In the absence of disease, ageing in the human brain is accompanied by mild cognitive dysfunction, gradual volumetric atrophy, a lack of significant cell loss, moderate neuroinflammation, and an increase in the amyloid beta (Aβ) and tau proteins. Conversely, pathologic age-related conditions, particularly Alzheimer's disease (AD), result in extensive neocortical and hippocampal atrophy, neuron death, substantial Aβ plaque and tau-associated neurofibrillary tangle pathologies, glial activation and severe cognitive decline. Humans are considered uniquely susceptible to neurodegenerative disorders, although recent studies have revealed Aβ and tau pathology in non-human primate brains.
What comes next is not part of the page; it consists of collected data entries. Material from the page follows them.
===== config.mk =====
export PLATFORM = sky130hd
export DESIGN_NAME = icache_ctrl_flat
export DESIGN_NICKNAME = d
export VERILOG_FILES = /design/src/logic/icache_pkg.sv /design/src/logic/icache_way_if.sv /design/src/logic/icache_ctrl.sv /design/src/flat_wrapper.sv
export SDC_FILE = /design/constraint.sdc
export NUM_CORES = 1
export LEC_CHECK = 0
export ABC_AREA = 1
export ABC_CLOCK_PERIOD_IN_PS = 3380
export BUFFER_PORTS_ARGS = -buffer_cell sky130_fd_sc_hd__buf_4
export CORE_AREA = 5 5 208 210
export DETAILED_ROUTE_END_ITERATION = 6
export DIE_AREA = 0 0 213 215
export GPL_ROUTABILITY_DRIVEN = 0
export GPL_TIMING_DRIVEN = 0
export SLEW_MARGIN = 20
export SYNTH_ARGS = -nofsm -noshare
export SYNTH_HDL_FRONTEND = slang
export SYNTH_SLANG_ARGS = --single-unit

===== constraint.sdc =====
create_clock -name clk -period 3.38 [get_ports clk]
set_input_delay 0.169 -clock clk [delete_from_list [all_inputs] [get_ports clk]]
set_output_delay 0.169 -clock clk [all_outputs]
set_load 0.02 [all_outputs]

===== src/logic/icache_pkg.sv =====
package icache_pkg;

    // fetch address width
    localparam int ADDR_W = 32;

    // one line holds two instructions
    localparam int LINE_W = 64;

    localparam int INSN_W = 32;

    // configuration data width
    localparam int CFG_W = 32;

    // controller states
    typedef enum logic [1:0] {
        IDLE     = 2'd0,
        LOOKUP   = 2'd1,
        WAIT_MEM = 2'd2,
        RESPOND  = 2'd3
    } icache_state_e;

    // configuration register map
    // REG_CTRL bit 0 enable, bit 1 flush on write
    // counters clear on any write
    typedef enum logic [1:0] {
        REG_CTRL   = 2'd0,
        REG_HITS   = 2'd1,
        REG_MISSES = 2'd2
    } icache_reg_e;

endpackage


===== src/logic/icache_way_if.sv =====
`timescale 1ns/10ps

interface icache_way_if #(
    parameter int SET_BITS = 6
);
    import icache_pkg::*;

    localparam int TAG_W = ADDR_W - SET_BITS - 3;

    logic [SET_BITS-1:0] index;
    logic [TAG_W-1:0]    rd_tag;
    logic                rd_valid;
    logic [LINE_W-1:0]   rd_data;
    logic                wr_en;
    logic [TAG_W-1:0]    wr_tag;
    logic [LINE_W-1:0]   wr_data;
    logic                flush;

    modport ctrl (
        output index, wr_en, wr_tag, wr_data, flush,
        input  rd_tag, rd_valid, rd_data
    );

    modport way (
        input  index, wr_en, wr_tag, wr_data, flush,
        output rd_tag, rd_valid, rd_data
    );

endinterface
<file path="src/logic/icache_lru.sv">
`timescale 1ns/10ps

module icache_lru #(
    parameter int SET_BITS = 6
) (
    input  logic                clk,
    input  logic                rst,
    input  logic [SET_BITS-1:0] i_index,
    input  logic                i_touch,
    input  logic                i_touch_way,
    output logic                o_lru_way
);

    localparam int SETS = 1 << SET_BITS;

    // one bit per set, names the least recently used way
    logic [SETS-1:0] lru;

    always_ff @(posedge clk or negedge rst) begin
        if (!rst) begin
            lru <= '0;
        end else if (i_touch) begin
            // the other way becomes the oldest
            lru[i_index] <= ~i_touch_way;
        end
    end

    assign o_lru_way = lru[i_index];

endmodule

</file>
**config.mk**
```make
export PLATFORM = sky130hd
export DESIGN_NAME = csr_unit
export DESIGN_NICKNAME = d
export VERILOG_FILES = /design/src/zicsr_pkg.sv /design/src/csr_decode.sv /design/src/csr_execute.sv /design/src/csr_file.sv /design/src/csr_unit.sv
export VERILOG_INCLUDE_DIRS = /design/src
export SDC_FILE = /design/constraint.sdc
export NUM_CORES = 1
export LEC_CHECK = 0
export BUFFER_PORTS_ARGS = -buffer_cell sky130_fd_sc_hd__clkbuf_2
export CAP_MARGIN = 15
export CORE_MARGIN = 2
export CORE_UTILIZATION = 62
export CTS_BUF_LIST = sky130_fd_sc_hd__clkbuf_4 sky130_fd_sc_hd__clkbuf_8 sky130_fd_sc_hd__clkbuf_16
export DETAILED_ROUTE_END_ITERATION = 12
export HOLD_SLACK_MARGIN = 0.06
export PLACE_DENSITY = 0.85
export SETUP_SLACK_MARGIN = 0.3
export SLEW_MARGIN = 20
export SYNTH_ARGS = -nofsm -noshare
export SYNTH_HDL_FRONTEND = slang
export SYNTH_SLANG_ARGS = --single-unit
```
**constraint.sdc**
```tcl
create_clock -name clk -period 11.16 [get_ports clk]
set_clock_uncertainty 0.1 [all_clocks]
set_input_delay 1.674 -clock clk [delete_from_list [all_inputs] [get_ports clk]]
set_output_delay 1.674 -clock clk [all_outputs]
set_load 0.01 [all_outputs]
```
Here, we investigate the effect of age and AD-like pathology on cell density in a large sample of postmortem chimpanzee brains (n = 28, ages 12-62 years). Using a stereologic, unbiased design, we quantified neuron density, glia density and glia:neuron ratio in the dorsolateral prefrontal cortex, middle temporal gyrus, and CA1 and CA3 hippocampal subfields. Ageing was associated with decreased CA1 and CA3 neuron densities, while AD pathologies were not correlated with changes in neuron or glia densities. Differing from cerebral ageing and AD in humans, these data indicate that chimpanzees exhibit regional neuron loss with ageing but appear protected from the severe cell death found in AD. This article is part of the theme issue 'Evolution of the primate ageing process'.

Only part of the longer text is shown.